§ **Directions**
Transcribe, word for word and without additions, each line below from the one containing "fmax_mhz: 609.0" through the one containing "fp.dieW_um: 101.1", both ends included.
((
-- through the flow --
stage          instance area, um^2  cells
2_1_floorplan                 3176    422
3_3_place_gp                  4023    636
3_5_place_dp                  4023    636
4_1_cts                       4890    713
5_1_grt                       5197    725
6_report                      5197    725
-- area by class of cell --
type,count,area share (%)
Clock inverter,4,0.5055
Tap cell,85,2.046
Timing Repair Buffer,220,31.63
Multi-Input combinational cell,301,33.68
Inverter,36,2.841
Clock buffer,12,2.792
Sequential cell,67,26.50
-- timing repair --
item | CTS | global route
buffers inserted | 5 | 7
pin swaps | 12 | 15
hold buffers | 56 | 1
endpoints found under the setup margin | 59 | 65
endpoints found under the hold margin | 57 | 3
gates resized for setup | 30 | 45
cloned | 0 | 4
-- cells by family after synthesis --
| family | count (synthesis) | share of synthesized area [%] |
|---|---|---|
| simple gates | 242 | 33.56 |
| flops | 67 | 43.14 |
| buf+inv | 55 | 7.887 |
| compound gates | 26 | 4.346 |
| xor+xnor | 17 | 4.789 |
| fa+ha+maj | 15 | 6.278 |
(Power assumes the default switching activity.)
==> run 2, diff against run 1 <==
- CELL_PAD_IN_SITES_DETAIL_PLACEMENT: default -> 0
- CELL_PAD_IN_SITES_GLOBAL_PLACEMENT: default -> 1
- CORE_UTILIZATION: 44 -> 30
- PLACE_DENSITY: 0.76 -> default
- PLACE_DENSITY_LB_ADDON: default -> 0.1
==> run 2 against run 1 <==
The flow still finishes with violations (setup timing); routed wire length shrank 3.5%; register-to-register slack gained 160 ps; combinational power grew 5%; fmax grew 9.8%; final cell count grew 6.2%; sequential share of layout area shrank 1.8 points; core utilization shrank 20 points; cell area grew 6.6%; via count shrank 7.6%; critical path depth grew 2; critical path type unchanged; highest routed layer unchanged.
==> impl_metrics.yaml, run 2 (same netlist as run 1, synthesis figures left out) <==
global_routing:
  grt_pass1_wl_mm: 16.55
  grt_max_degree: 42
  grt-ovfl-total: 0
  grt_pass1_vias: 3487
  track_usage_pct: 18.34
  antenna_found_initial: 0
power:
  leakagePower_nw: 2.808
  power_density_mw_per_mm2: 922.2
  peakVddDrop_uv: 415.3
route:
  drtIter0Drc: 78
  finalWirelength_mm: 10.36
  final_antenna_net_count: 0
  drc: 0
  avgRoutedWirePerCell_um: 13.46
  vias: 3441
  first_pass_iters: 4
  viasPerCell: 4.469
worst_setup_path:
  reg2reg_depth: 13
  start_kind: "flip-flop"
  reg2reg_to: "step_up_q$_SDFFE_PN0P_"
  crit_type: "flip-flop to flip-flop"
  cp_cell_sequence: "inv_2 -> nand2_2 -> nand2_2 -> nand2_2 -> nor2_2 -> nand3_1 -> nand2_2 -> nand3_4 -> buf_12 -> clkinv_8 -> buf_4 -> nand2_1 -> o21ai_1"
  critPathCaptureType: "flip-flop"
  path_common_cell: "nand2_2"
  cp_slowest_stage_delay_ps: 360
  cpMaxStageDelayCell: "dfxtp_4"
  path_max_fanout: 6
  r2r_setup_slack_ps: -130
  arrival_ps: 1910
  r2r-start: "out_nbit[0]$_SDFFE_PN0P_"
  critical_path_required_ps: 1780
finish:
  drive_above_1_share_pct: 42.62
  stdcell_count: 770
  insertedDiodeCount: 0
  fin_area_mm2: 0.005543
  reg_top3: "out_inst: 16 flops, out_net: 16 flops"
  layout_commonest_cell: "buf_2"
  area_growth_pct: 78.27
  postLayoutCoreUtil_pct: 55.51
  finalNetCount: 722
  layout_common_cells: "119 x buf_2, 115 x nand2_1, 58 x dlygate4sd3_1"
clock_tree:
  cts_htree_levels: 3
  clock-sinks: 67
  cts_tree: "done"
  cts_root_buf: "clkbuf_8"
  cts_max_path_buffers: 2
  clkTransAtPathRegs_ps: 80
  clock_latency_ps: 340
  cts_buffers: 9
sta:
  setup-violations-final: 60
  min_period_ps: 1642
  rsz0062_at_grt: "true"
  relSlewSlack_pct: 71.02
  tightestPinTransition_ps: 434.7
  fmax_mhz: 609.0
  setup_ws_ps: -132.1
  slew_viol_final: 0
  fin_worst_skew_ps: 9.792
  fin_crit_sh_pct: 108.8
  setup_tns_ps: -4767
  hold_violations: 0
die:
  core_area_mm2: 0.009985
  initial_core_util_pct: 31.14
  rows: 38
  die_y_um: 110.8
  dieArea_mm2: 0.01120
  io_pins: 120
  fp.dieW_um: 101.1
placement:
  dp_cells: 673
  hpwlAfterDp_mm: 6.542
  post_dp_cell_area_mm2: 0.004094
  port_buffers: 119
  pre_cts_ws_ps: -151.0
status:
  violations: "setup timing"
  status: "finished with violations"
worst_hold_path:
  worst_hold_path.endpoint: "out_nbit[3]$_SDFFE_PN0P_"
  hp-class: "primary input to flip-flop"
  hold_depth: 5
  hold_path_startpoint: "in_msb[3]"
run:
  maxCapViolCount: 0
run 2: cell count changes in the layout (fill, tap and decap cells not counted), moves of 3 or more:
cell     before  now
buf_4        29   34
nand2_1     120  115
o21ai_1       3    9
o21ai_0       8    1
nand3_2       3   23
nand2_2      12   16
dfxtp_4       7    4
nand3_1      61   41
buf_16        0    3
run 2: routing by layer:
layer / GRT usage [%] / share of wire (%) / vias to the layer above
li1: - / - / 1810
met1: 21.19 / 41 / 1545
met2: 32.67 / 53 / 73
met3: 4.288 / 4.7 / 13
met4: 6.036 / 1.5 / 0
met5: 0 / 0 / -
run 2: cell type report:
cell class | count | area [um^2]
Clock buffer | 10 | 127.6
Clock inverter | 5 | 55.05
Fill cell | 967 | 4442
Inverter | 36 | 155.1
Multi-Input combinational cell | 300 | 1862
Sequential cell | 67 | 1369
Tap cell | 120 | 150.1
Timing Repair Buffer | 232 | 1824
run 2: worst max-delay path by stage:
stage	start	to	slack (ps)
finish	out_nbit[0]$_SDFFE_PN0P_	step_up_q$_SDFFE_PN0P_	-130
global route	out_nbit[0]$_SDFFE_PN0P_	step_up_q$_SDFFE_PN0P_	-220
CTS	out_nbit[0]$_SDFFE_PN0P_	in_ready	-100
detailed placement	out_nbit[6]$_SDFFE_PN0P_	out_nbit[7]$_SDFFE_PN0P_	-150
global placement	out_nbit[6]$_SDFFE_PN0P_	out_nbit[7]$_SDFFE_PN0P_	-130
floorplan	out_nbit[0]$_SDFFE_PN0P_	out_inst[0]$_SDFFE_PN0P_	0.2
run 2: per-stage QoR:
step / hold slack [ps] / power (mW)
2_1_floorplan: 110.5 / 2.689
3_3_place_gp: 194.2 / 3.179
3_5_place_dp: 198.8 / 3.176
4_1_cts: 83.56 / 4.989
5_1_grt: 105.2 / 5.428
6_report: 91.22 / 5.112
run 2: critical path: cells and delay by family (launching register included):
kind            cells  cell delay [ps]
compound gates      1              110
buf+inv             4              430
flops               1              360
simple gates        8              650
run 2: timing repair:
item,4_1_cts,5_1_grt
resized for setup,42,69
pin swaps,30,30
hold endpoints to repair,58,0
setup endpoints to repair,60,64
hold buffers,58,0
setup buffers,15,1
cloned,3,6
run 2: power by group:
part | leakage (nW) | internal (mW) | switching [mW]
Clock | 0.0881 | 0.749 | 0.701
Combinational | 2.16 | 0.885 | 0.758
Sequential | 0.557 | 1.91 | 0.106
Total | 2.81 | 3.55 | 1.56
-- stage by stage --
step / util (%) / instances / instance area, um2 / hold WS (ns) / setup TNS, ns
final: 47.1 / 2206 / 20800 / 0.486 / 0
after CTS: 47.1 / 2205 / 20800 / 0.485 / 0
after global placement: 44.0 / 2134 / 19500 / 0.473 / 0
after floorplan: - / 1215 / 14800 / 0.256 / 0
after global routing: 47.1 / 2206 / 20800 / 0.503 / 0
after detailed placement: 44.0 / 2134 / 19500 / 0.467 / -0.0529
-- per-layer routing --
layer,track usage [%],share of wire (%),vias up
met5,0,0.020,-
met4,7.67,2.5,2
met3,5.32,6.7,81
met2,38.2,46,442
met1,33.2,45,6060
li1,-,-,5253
))
§ **Reply**
  fmax_mhz: 609.0
  setup_ws_ps: -132.1
  slew_viol_final: 0
  fin_worst_skew_ps: 9.792
  fin_crit_sh_pct: 108.8
  setup_tns_ps: -4767
  hold_violations: 0
die:
  core_area_mm2: 0.009985
  initial_core_util_pct: 31.14
  rows: 38
  die_y_um: 110.8
  dieArea_mm2: 0.01120
  io_pins: 120
  fp.dieW_um: 101.1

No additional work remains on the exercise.